Quantitative Research Methods

Statistical T-Tests

Understanding the critical difference between independent and paired samples.

What Is a t-test?

A t-test compares the means of two groups to determine whether the difference is statistically significant. The key to choosing the right test lies in how those groups are related.

Independent Samples

Comparing separate groups.

Paired Samples

Comparing the same group twice.

Independent Samples

Separate Groups

Also called a two-sample t-test. Used when comparing means of two completely separate groups.

Use when:

  • Participant is in only one group.
  • Groups are not related or matched.

Example

Comparing English test scores between:

  • A Students using AI tools
  • B Students NOT using AI tools

Null Hypothesis ($H_0$)

μ1 = μ2

Paired Samples

Dependent / Matched

Also called a dependent t-test.
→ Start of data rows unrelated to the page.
`config.mk`:
```
export PLATFORM = sky130hd
export DESIGN_NAME = cbus_port
export DESIGN_NICKNAME = d
export VERILOG_FILES = /design/src/rtl/cbus_pkg.sv /design/src/rtl/cbus_decode.sv /design/src/rtl/cbus_regs.sv /design/src/rtl/cbus_rdmux.sv /design/src/rtl/cbus_port.sv
export SDC_FILE = /design/constraint.sdc
export NUM_CORES = 1
export LEC_CHECK = 0
export BUFFER_PORTS_ARGS = -buffer_cell sky130_fd_sc_hd__buf_2
export CAP_MARGIN = 5
export CORE_AREA = 2 2 85 87
export CTS_BUF_LIST = sky130_fd_sc_hd__clkbuf_8
export CTS_CLUSTER_SIZE = 40
export DETAILED_ROUTE_END_ITERATION = 6
export DIE_AREA = 0 0 87 89
export PLACE_DENSITY = 0.75
export SLEW_MARGIN = 20
export SYNTH_ARGS = -nofsm -noshare
export SYNTH_HDL_FRONTEND = slang
export SYNTH_SLANG_ARGS = --single-unit
```
`constraint.sdc`:
```
create_clock -name clk_i -period 1.4 [get_ports clk_i]
set_input_delay 0.14 -clock clk_i [delete_from_list [all_inputs] [get_ports clk_i]]
set_output_delay 0.14 -clock clk_i [all_outputs]
set_load 0.01 [all_outputs]
```
`src/rtl/cbus_pkg.sv`:
```
package cbus_pkg;
  typedef enum logic [1:0] {
    REG_CTL = 2'd0,
    REG_AUX = 2'd1,
    REG_RXD = 2'd2,
    REG_TXD = 2'd3
  } reg_idx_e;

  localparam int RX_IDX = int'(REG_RXD);
  localparam int TX_IDX = int'(REG_TXD);
endpackage

```
`src/rtl/cbus_decode.sv`:
```
module cbus_decode #(
  parameter int AW   = 3,
  parameter int IW   = AW - 1,
  parameter int NREG = 2 ** IW
) (
  input  logic            clk_i,
  input  logic            rst_ni,
  input  logic [AW-1:0]   addr_i,
  input  logic            byte_i,
  input  logic            ce_i,
  input  logic            wr_i,
  input  logic            strb_i,
  output logic [IW-1:0]   idx_o,
  output logic            hi_sel_o,
  output logic            oe_o,
  output logic [NREG-1:0] wr_lo_o,
  output logic [NREG-1:0] wr_hi_o,
  output logic [NREG-1:0] rd_lo_o,
  output logic [NREG-1:0] rd_hi_o
);
  logic act, act_q, start;
  logic lane_lo, lane_hi;

  assign act      = ce_i & strb_i;
  assign start    = act & ~act_q;
  assign idx_o    = addr_i[AW-1:1];
  assign hi_sel_o = addr_i[0];
  assign oe_o     = act & ~wr_i;
  // word access touches both lanes; byte access one
  assign lane_lo  = ~byte_i | ~addr_i[0];
  assign lane_hi  = ~byte_i |  addr_i[0];

  always_ff @(posedge clk_i or negedge rst_ni) begin
    if (!rst_ni) act_q <= 1'b0;
    else         act_q <= act;
  end

  for (genvar g = 0; g < NREG; g++) begin : g_sel
    logic hit;
    assign hit        = start && (idx_o == IW'(g));
    assign wr_lo_o[g] = hit &  wr_i & lane_lo;
    assign wr_hi_o[g] = hit &  wr_i & lane_hi;
    assign rd_lo_o[g] = hit & ~wr_i & lane_lo;
    assign rd_hi_o[g] = hit & ~wr_i & lane_hi;
  end
endmodule

```
`src/rtl/cbus_regs.sv`:
```
module cbus_regs #(
  parameter int NREG   = 4,
  parameter int DW     = 16,
  parameter int RO_IDX = 2,
  localparam int BW    = DW / 2
) (
  input  logic                    clk_i,
  input  logic                    rst_ni,
  input  logic [NREG-1:0]         wr_lo_i,
  input  logic [NREG-1:0]         wr_hi_i,
  input  logic [DW-1:0]           wd_i,
  input  logic [DW-1:0]           ro_val_i,
  output logic [NREG-1:0][DW-1:0] q_o
);
  for (genvar g = 0; g < NREG; g++) begin : g_reg
    if (g == RO_IDX) begin : g_ro
      logic unused_wr;
      assign unused_wr = wr_lo_i[g] | wr_hi_i[g];
      assign q_o[g]    = ro_val_i;
    end else begin : g_rw
      logic [BW-1:0] lo_q, hi_q;
      always_ff @(posedge clk_i or negedge rst_ni) begin
        if (!rst_ni) begin
          lo_q <= '0;
          hi_q <= '0;
        end else begin
          if (wr_lo_i[g]) lo_q <= wd_i[BW-1:0];
          if (wr_hi_i[g]) hi_q <= wd_i[DW-1:BW];
        end
      end
      assign q_o[g] = {hi_q, lo_q};
    end
  end
endmodule

```
`src/rtl/cbus_rdmux.sv`:
```
module cbus_rdmux #(
  parameter int NREG = 4,
  parameter int DW   = 16,
  parameter int IW   = $clog2(NREG),
  localparam int BW  = DW / 2
) (
  input  logic [NREG-1:0][DW-1:0] q_i,
  input  logic [IW-1:0]           idx_i,
  input  logic                    hi_sel_i,
  input  logic                    byte_i,
  input  logic                    oe_i,
  output logic [DW-1:0]           dat_o
);
  logic [DW-1:0] word;
  logic [BW-1:0] sel_b;

  always_comb begin
    word  = q_i[idx_i];
    sel_b = hi_sel_i ? word[DW-1:BW] : word[BW-1:0];
    if (!oe_i)       dat_o = '0;
    else if (byte_i) dat_o = {sel_b, sel_b};
    else             dat_o = word;
  end
endmodule

```
`src/rtl/cbus_port.sv`:
```
module cbus_port
  import cbus_pkg::*;
#(
  parameter int AW = 3,
  parameter int DW = 16
) (
  input  logic          clk_i,
  input  logic          rst_ni,
  input  logic [AW-1:0] addr_i,
  input  logic          byte_i,
  input  logic          ce_i,
  input  logic          wr_i,
  input  logic          strb_i,
  input  logic [DW-1:0] dat_i,
  output logic [DW-1:0] dat_o,
  output logic          dat_oe_o,
  input  logic [DW-1:0] rx_dsr_i,
  input  logic          tx_req_i,
  output logic [DW-1:0] ctl_o,
  output logic [DW-1:0] aux_o,
  output logic [DW-1:0] tx_dsr_o,
  output logic          tx_empty_o,
  output logic          rx_data_rd_o,
  output logic          rx_stat_rd_o,
  output logic          tx_wr_o
);
  localparam int IW   = AW - 1;
  localparam int NREG = 2 ** IW;
  localparam int BW   = DW / 2;

  logic [IW-1:0]           idx;
  logic                    hi_sel, oe;
  logic [NREG-1:0]         wr_lo, wr_hi, rd_lo, rd_hi;
  logic [NREG-1:0][DW-1:0] q;
  logic [DW-1:0]           wd;
  logic                    tx_load;
  logic                    rx_data_q, rx_stat_q, tx_wr_q, tx_empty_q;

  cbus_decode #(.AW(AW), .IW(IW), .NREG(NREG)) u_dec (
    .clk_i, .rst_ni, .addr_i, .byte_i, .ce_i, .wr_i, .strb_i,
    .idx_o(idx), .hi_sel_o(hi_sel), .oe_o(oe),
    .wr_lo_o(wr_lo), .wr_hi_o(wr_hi), .rd_lo_o(rd_lo), .rd_hi_o(rd_hi)
  );

  // byte writes come in on the low lanes
  assign wd = byte_i ? {dat_i[BW-1:0], dat_i[BW-1:0]} : dat_i;

  cbus_regs #(.NREG(NREG), .DW(DW), .RO_IDX(RX_IDX)) u_regs (
    .clk_i, .rst_ni, .wr_lo_i(wr_lo), .wr_hi_i(wr_hi),
    .wd_i(wd), .ro_val_i(rx_dsr_i), .q_o(q)
  );

  cbus_rdmux #(.NREG(NREG), .DW(DW), .IW(IW)) u_rdmux (
    .q_i(q), .idx_i(idx), .hi_sel_i(hi_sel), .byte_i, .oe_i(oe), .dat_o
  );

  assign tx_load = wr_lo[TX_IDX] | wr_hi[TX_IDX];

  always_ff @(posedge clk_i or negedge rst_ni) begin
    if (!rst_ni) begin
      rx_data_q  <= 1'b0;
      rx_stat_q  <= 1'b0;
      tx_wr_q    <= 1'b0;
      tx_empty_q <= 1'b0;
    end else begin
      rx_data_q <= rd_lo[RX_IDX];
      rx_stat_q <= rd_hi[RX_IDX];
      tx_wr_q   <= tx_load;
      if (tx_load)       tx_empty_q <= 1'b0;
      else if (tx_req_i) tx_empty_q <= 1'b1;
    end
  end

  logic unused_rd;
  assign unused_rd = ^{rd_lo, rd_hi};

  assign dat_oe_o     = oe;
  assign ctl_o        = q[int'(REG_CTL)];
  assign aux_o        = q[int'(REG_AUX)];
  assign tx_dsr_o     = q[TX_IDX];
  assign tx_empty_o   = tx_empty_q;
  assign rx_data_rd_o = rx_data_q;
  assign rx_stat_rd_o = rx_stat_q;
  assign tx_wr_o      = tx_wr_q;
endmodule

```
==> Yosys cells after proc, flatten, opt, wreduce, memory -nomap -nowiden <==
Index checks and enable logic that the tools add are counted.
W data, S select, Z words.
{ "word_totals": {"register_bits": 53, "output_inout_bits": 69, "inputBits": 42, "word_cells": 51} }
{ "op_classes": {"n_eq_ne": 3, "bitwise_logic": 22, "order_cmp": 1, "reduce_logical": 6, "n_mux": 8} }
{ "ops": {"columns": ["cell", "count"], "rows": [
  ["$mux W16", 4],
  ["$bmux W16 S2", 1],
  ["$and A1 B1 Y1", 15],
  ["$mux W8", 1],
  ["$eq A2 B2 Y1 const B", 2],
  ["$logic_and A1 B1 Y1", 4],
  ["$not A1 Y1", 4],
  ["$lt A2 B3 Y1 const B", 1],
  ["$or A1 B1 Y1", 3],
  ["$eq A2 B1 Y1 const B", 1],
  ["$logic_not A2 Y1", 1],
  ["$mux W1", 2],
  ["$reduce_bool A2 Y1", 1]
]} }

==> Longest topological paths before layout <==
Gate-level depths: netlist (run 1).
{ "logic_depth": {"ltp_word": 7, "mapped_depth": 7, "ltp_nobuf": 5} }

==> Cells and area by module <==
Synthesis (run 1) repeated with hierarchy kept, for this count alone.
{ "hier_totals": {"cells_unflattened": 281, "hier_area_um2": 3603.5} }
{ "modules_own_cells": {"columns": ["module", "seq_area_each_um2", "cells_per_inst", "area_each_um2", "instances"], "rows": [
  ["cbus_regs", 1201.2, 118, 2109.5, 1],
  ["cbus_rdmux", 0.0, 115, 1017.2, 1],
  ["cbus_port", 100.1, 16, 245.2, 1],
  ["cbus_decode", 25.0, 32, 231.5, 1]
]} }

==> Least setup slack after synthesis (run 1) <==
OpenSTA, ideal clock, no wires.
{ "synth_timing": {"path_type": "register -> register", "from": "register u_dec.act_q", "to": "register u_regs.g_reg[3].g_rw.lo_q[0]", "n_path_buf": 1, "setup_slack_ns": 0.006, "synth_period_minus_slack_ns": 1.394, "t_arrival_ns": 1.269, "setup_ns": 0.125, "path_stages_with_launch": 5, "required_ns": 1.275, "cell_sequence": "dfrtp_1 > and4b_1 > and3_1 > buf_2 > mux2_2"} }
{ "synth_via": {"elab_chain_len": 5} }
{ "synth_lines": {"columns": ["item", "line", "source"], "rows": [
  ["start: declaration", "cbus_decode.sv:21", "logic act, act_q, start;"],
  ["start signal: assignment", "cbus_decode.sv:35", "else act_q <= act;"],
  ["$not A1 Y1", "cbus_decode.sv:25", "assign start = act & ~act_q;"],
  ["$and A1 B1 Y1", "cbus_decode.sv:25", null],
  ["$logic_and A1 B1 Y1", "cbus_decode.sv:40", "assign hit = start && (idx_o == IW'(g));"],
  ["$and A1 B1 Y1 (2 in series)", "cbus_decode.sv:41", "assign wr_lo_o[g] = hit & wr_i & lane_lo;"],
  ["end signal: assignment", "cbus_regs.sv:27", "if (wr_lo_i[g]) lo_q <= wd_i[BW-1:0];"],
  ["end: declaration", "cbus_regs.sv:21", "logic [BW-1:0] lo_q, hi_q;"]
]} }
No other way between the ends.
A chain may end at the register's enable or synchronous reset.

==> Worst setup path in the final report (run 1) <==
{ "layout_timing": {"from": "register u_dec.act_q", "to": "register u_regs.g_reg[1].g_rw.hi_q[6]"} }
{ "layout_via": {"elab_chain_len": 5} }
{ "layout_lines": {"columns": ["item", "line", "source"], "rows": [
  ["$not A1 Y1", "cbus_decode.sv:25", null],
  ["$and A1 B1 Y1", "cbus_decode.sv:25", null],
  ["$logic_and A1 B1 Y1", "cbus_decode.sv:40", null],
  ["$and A1 B1 Y1 (2 in series)", "cbus_decode.sv:42", "assign wr_hi_o[g] = hit & wr_i & lane_hi;"],
  ["end signal: assignment", "cbus_regs.sv:28", "if (wr_hi_i[g]) hi_q <= wd_i[DW-1:BW];"],
  ["end: declaration", "cbus_regs.sv:21", null]
]} }
No other way between the ends.

==> results of run 1 <==
per-layer routing:
metal / track usage / vias to the layer above / wire length [µm]
met2: 0.477 / 219 / 6140
li1: - / 1451 / -
met4: 0.109 / 0 / 413
met5: 0 / - / 0
met1: 0.362 / 1669 / 4820
met3: 0.0379 / 35 / 903
power by group:
group / internal [mW] / switching (mW)
Combinational: 1.35 / 1.21
Sequential: 1.83 / 0.215
Clock: 0.582 / 0.534
Total: 3.76 / 1.96
synthesized netlist by cell type (6+ instances only):
master	instances	area, µm²
nand3_1	9	45.0
a21oi_1	19	95.1
mux2_2	48	541
buf_2	9	45.0
nand2_1	6	22.5
o22ai_1	23	144
nor2_1	27	101
dfrtp_1	53	1330
o21ai_0	16	80.1
nor3_1	15	75.1
nand4_1	8	50.1
o32ai_1	7	61.3
mux2i_1	16	160
cell families after synthesis:
family,synth area share
muxes,0.230
buffers and inverters,0.0455
and+or+nand+nor,0.162
DFF,0.435
AOI/OAI and AO/OA,0.128
final timing paths:
| path | from | end | slack (ps) | depth (start not counted) |
|---|---|---|---|---|
| max in group asynchronous | rst_ni | u_regs.g_reg[3].g_rw.lo_q[2]$_DFFE_PN0P_ | 800 | 3 |
| max reg2reg | u_dec.act_q$_DFF_PN0_ | u_regs.g_reg[1].g_rw.hi_q[6]$_DFFE_PN0P_ | -190 | 7 |
| max | u_dec.act_q$_DFF_PN0_ | u_regs.g_reg[1].g_rw.hi_q[6]$_DFFE_PN0P_ | -190 | 7 |
| min in group asynchronous | rst_ni | u_regs.g_reg[1].g_rw.hi_q[1]$_DFFE_PN0P_ | 330 | 3 |
| min | tx_req_i | tx_empty_o$_DFFE_PN0P_ | 50 | 3 |
| min reg2reg | tx_empty_o$_DFFE_PN0P_ | tx_empty_o$_DFFE_PN0P_ | 520 | 2 |
metrics by stage:
stage | cell area [µm²] | worst slack [ps]
finish | 5150 | -185
global route | 5150 | -251
CTS | 4600 | -160
detailed placement | 3970 | -130
global placement | 3970 | -54.3
floorplan | 3050 | 5.75
registers in the layout, summed over array words and instances, names as in the netlist:
name,count
rx_data_rd_o,1
rx_stat_rd_o,1
tx_empty_o,1
tx_wr_o,1
u_dec.act_q,1
u_regs.g.g_rw.hi_q,24
u_regs.g.g_rw.lo_q,24
repair_timing:
item	4_1_cts	5_1_grt
pin swaps	16	14
cloned	1	1
gates resized for setup	74	90
setup endpoints to repair	56	64
buffers inserted	30	16
hold buffers	1	0
endpoints found under the hold margin	53	0
final cells by class:
cell class / instances / area [µm²] / area share
inverter: 2 / 7.51 / 0.00146
multi-input combinational: 214 / 2220 / 0.431
sequential: 53 / 1330 / 0.258
clock buffer: 6 / 82.6 / 0.0160
clock inverter: 2 / 37.5 / 0.00728
tap: 80 / 100 / 0.0194
timing repair buffer: 197 / 1380 / 0.268
worst max-delay path, stage by stage (launching register included):
cell and delay [ps]:
dfrtp_1 420, nand4b_4 220, buf_6 150, nor4b_4 200, buf_4 180, buf_12 160
nor2_1 50, a21oi_1 130
==> impl_metrics.ini, run 1 <==
[status]
status = complete, but fails checks
violations = negative setup slack

[clock_network]
htreeDepth = 2
tritoncts = built
cts_buffers = 5
cts_sinks = 53
clock-root-buffer = clkbuf_8
clock_path_buffers = 2
clk_pin_slew_ps = 100
clk_latency_ps = 310

[logic_synthesis]
synthCells = 290
ys_seq_area_frac = 0.435
ys_warn_count = 0
synth_edf_count = 0
synth_seq_cells = 53
synth_ff_type = dfrtp_1
synth_cell_types = 30
synth.net_count = 332
async_flop_share = 1.00
netlist_area_mm2 = 0.00305
synth.avg_cell_area_um2 = 10.5

[timing]
min_period_ps = 1590
max_slew_margin = 0.677
holdWs_ps = 52.4
report.final.setup_viol = 59
setup_slack_ps = -185
setup-tns-final_ps = -6200
clock_skew_ps = 4.50
tightestPinTransition_ps = 484
rsz0062_at_grt = true
slew_viol_final = 0
hold_viol = 0
max_freq_ghz = 0.631
timing.final.crit_share = 1.13

[die]
io_pins = 111
die_w_um = 87
floorplan.rows = 30
die_h_um = 89
coreArea_mm2 = 0.00672
initial_core_util = 0.454
die-area_mm2 = 0.00774

[setup_path]
endpoint_kind = flop
worstSetupPathType = flop to flop
worstPathArrival_ps = 1820
crit_fanout = 8
startpoint_type = flop
required_ps = 1640

[finish]
final_nets = 515
area_delta_synth_final_pct = 69.1
antenna_cells = 0
fill_cells = 387
layout_commonest_cell = buf_2
utilization = 0.767
mostFrequentLayoutCells = buf_2, buf_4, dfrtp_1, mux2_4, o22ai_2
stdcell_count = 554
drive_gt1_frac = 0.736

[grt]
grt_pass1_wl_um = 16700
grt-ovfl-total = 0
grt_pass1_vias = 3206
grt_antenna_before_repair = 0
grt_max_degree = 54
grt_usage = 0.280

[routing]
route.detailed.wl_per_inst_um = 22.2
ant_nets = 0
avgViaCountPerCell = 6.09
drc_errors = 0
dr.first_iter.drc_count = 245
drt_pass1_iterations = 5
vias = 3374
routed_wl_um = 12300

[power_and_ir_drop]
irDropWorstVdd_mv = 0.755
leakage_nw = 2.47
power_mw = 5.72
powerDensity_mw_per_mm2 = 1110

[job]
max-cap-violations = 0

[place]
io_buffer_count = 110
gp_congestion = 0.897
dp_cells = 497
dp_hpwl_um = 7360

[min_path]
worst_hold_path_type = input pin to flop
No activity file was read; power rests on OpenSTA's default activity.
==> inputs of run 2 (changes only) <==
- CORE_AREA: 2 2 85 87 -> 2 2 78 80
- DIE_AREA: 0 0 87 89 -> 0 0 80 82
- PLACE_DENSITY: 0.75 -> 0.84
- clock period: 1.4 -> 1.95 ns (I/O delays scaled with it)
==> run 2 against run 1 <==
Flip-flop and latch count unchanged; combinational power fell by 59%; largest power group is now registers; clock-buffer cell count down 1; worst setup slack better by 310 ps; utilization decreased by 11 points; global-route usage fell by 0.67 points; hold slack better by 62 ps; die area down 15%; clock skew is 1.4 ps higher; the run now ends clean; total power is 45% lower.
==> impl_metrics.ini, run 2 (synthesis results as in run 1) <==
[finish]
layout_commonest_cell = buf_2
fin_area_mm2 = 0.00376
top_regs = u_regs.g.g_rw.hi_q x24, u_regs.g.g_rw.lo_q x24
final_nets = 442
antenna_cells = 0
area_delta_synth_final_pct = 23.4
drive_gt1_frac = 0.456
mostFrequentLayoutCells = buf_2, dfrtp_1, mux2_2, nor2_1, o22ai_1

[power_and_ir_drop]
switchingPower_mw = 1.07
combinationalPowerShare = 0.337
powerDensity_mw_per_mm2 = 829
clockPowerShare = 0.188
p_int_mw = 2.05
irDropWorstVdd_mv = 0.676
pwr-share-seq = 0.475
leakage_nw = 1.87
p_sw_frac = 0.344

[routing]
route.detailed.wl_per_inst_um = 18.7
ant_nets = 0
routed_wl_um = 8900
drc_errors = 0
vias = 2878
drt_pass1_iterations = 6
dr.first_iter.drc_count = 286
avgViaCountPerCell = 6.05

[place]
dp_hpwl_um = 6740
io_buffer_count = 110
gp_congestion = 0.952
place_area_mm2 = 0.00367

[grt]
grtUsageMet3 = 0.0352
grt-ovfl-total = 0
use_met2 = 0.465
grt_max_degree = 29
grt_pass1_vias = 2720
top_usage_layer = met2
met1_usage = 0.356
grt_pass1_wl_um = 13700
grt_usage = 0.273
grt_antenna_before_repair = 0

[timing]
slew_viol_final = 0
clock_skew_ps = 5.86
hold_viol = 0
max_freq_ghz = 0.547
timing.final.crit_share = 0.937
rsz0062_at_grt = false
report.final.setup_viol = 0
max_slew_margin = 0.660
min_period_ps = 1830
setup-tns-final_ps = 0
tightestPinTransition_ps = 509

[clock_network]
clk_latency_ps = 300
clock_path_buffers = 2
htreeDepth = 2
clk_pin_slew_ps = 90
post_cts_resized = 0
tritoncts = built
clock-root-buffer = clkbuf_8
cts_buffers = 5
cts_sinks = 53

[die]
die-area_mm2 = 0.00656
die_h_um = 82
floorplan.rows = 28
die_w_um = 80
coreArea_mm2 = 0.00575
io_pins = 111
initial_core_util = 0.531

[min_path]
worst_hold_path_type = input pin to flop

[setup_path]
reg2reg_slack_ps = 300
required_ps = 1750
crit_fanout = 16
worstSetupPathType = input pin to output pin
worstPathArrival_ps = 1630
endpoint_kind = output pin
startpoint_type = input pin

[job]
max-cap-violations = 0

[status]
status = finished, final reports clean
## run 2: worst max-delay path, cell delays in order
cell and delay, ps:
buf_2 260, buf_4 230, nand2b_1 350, o21ai_0 150
nor3_1 270, buf_2 190
## run 2: per-layer routing
| metal | vias to the layer above | share of wire |
|---|---|---|
| met1 | 1362 | 0.39 |
| met4 | 0 | 0.033 |
| met5 | - | 0 |
| li1 | 1305 | - |
| met3 | 27 | 0.080 |
| met2 | 184 | 0.49 |
## run 2: repair_timing
| action | CTS | global route |
|---|---|---|
| buffers inserted | 0 | 0 |
| hold buffers | 1 | 0 |
| endpoints found under the setup margin | 0 | 0 |
| hold endpoints to repair | 53 | 0 |
## run 2: power by group through the flow
stage | Clock, mW | Combinational, mW | Sequential, mW
final | 0.588 | 1.05 | 1.48
after global routing | 0.646 | 1.14 | 1.51
after CTS | 0.603 | 1.05 | 1.48
after detailed placement | 0 | 1.05 | 1.50
after global placement | 0 | 1.02 | 1.49
after floorplan | 0 | 0.510 | 1.58
## run 2: final cells by class
type | count | area, µm²
clock buffers | 5 | 68.8
flip-flops and latches | 53 | 1330
multi-input cells | 214 | 1580
well taps | 75 | 93.8
fillers | 489 | 1980
clock inverters | 3 | 11.3
repair buffers | 124 | 671
inverters | 2 | 7.51
## run 2: per-stage QoR
step | std cells | total power, mW | hold slack [ps] | worst slack (ps) | utilization
global route | 476 | 3.29 | 121 | 66.4 | 0.655
finish | 476 | 3.12 | 114 | 122 | 0.655
detailed placement | 467 | 2.55 | -11.0 | 160 | 0.639
global placement | 467 | 2.51 | -15.3 | 196 | 0.639
floorplan | 290 | 2.09 | -101 | 501 | -
CTS | 476 | 3.14 | 110 | 179 | 0.655
## run 2: final timing paths
kind,end,from,depth (start not counted)
setup / recovery,dat_o[15],addr_i[1],6
hold reg to reg,tx_empty_o$_DFFE_PN0P_,tx_empty_o$_DFFE_PN0P_,2
hold / removal,tx_empty_o$_DFFE_PN0P_,tx_req_i,3
min in group asynchronous,tx_wr_o$_DFF_PN0_,rst_ni,2
setup reg to reg,u_regs.g_reg[0].g_rw.hi_q[7]$_DFFE_PN0P_,u_dec.act_q$_DFF_PN0_,5
max in group asynchronous,u_regs.g_reg[3].g_rw.lo_q[4]$_DFFE_PN0P_,rst_ni,3
==> inputs of run 3 (changes only) <==
- CTS_CLUSTER_DIAMETER: not set -> 200
- RECOVER_POWER: not set -> 50
==> run 3 against run 2 <==
Sequential power barely moved; worst setup slack got worse by 48 ps; utilization fell by 0.78 points; flip-flop and latch count did not move; largest power group unchanged; highest routed layer unchanged.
Used when comparing two sets of scores from the same group.

Use when:

  • Measuring the same group twice (Pre/Post).
  • Participants are matched (e.g., twins).

Example

Testing grammar scores:

  • 1 Before using chatbot
  • 2 After 4 weeks of use

Null Hypothesis ($H_0$)

μd = 0

Summary Comparison

Feature Independent t-test Paired t-test
Groups Two separate groups Same group (or matched)
Data Unrelated observations Repeated/Related observations
Example Group A vs. Group B Pre-test vs. Post-test

The Golden Rule

Ask yourself: "Are the scores coming from the same people at two different times, or from different people?"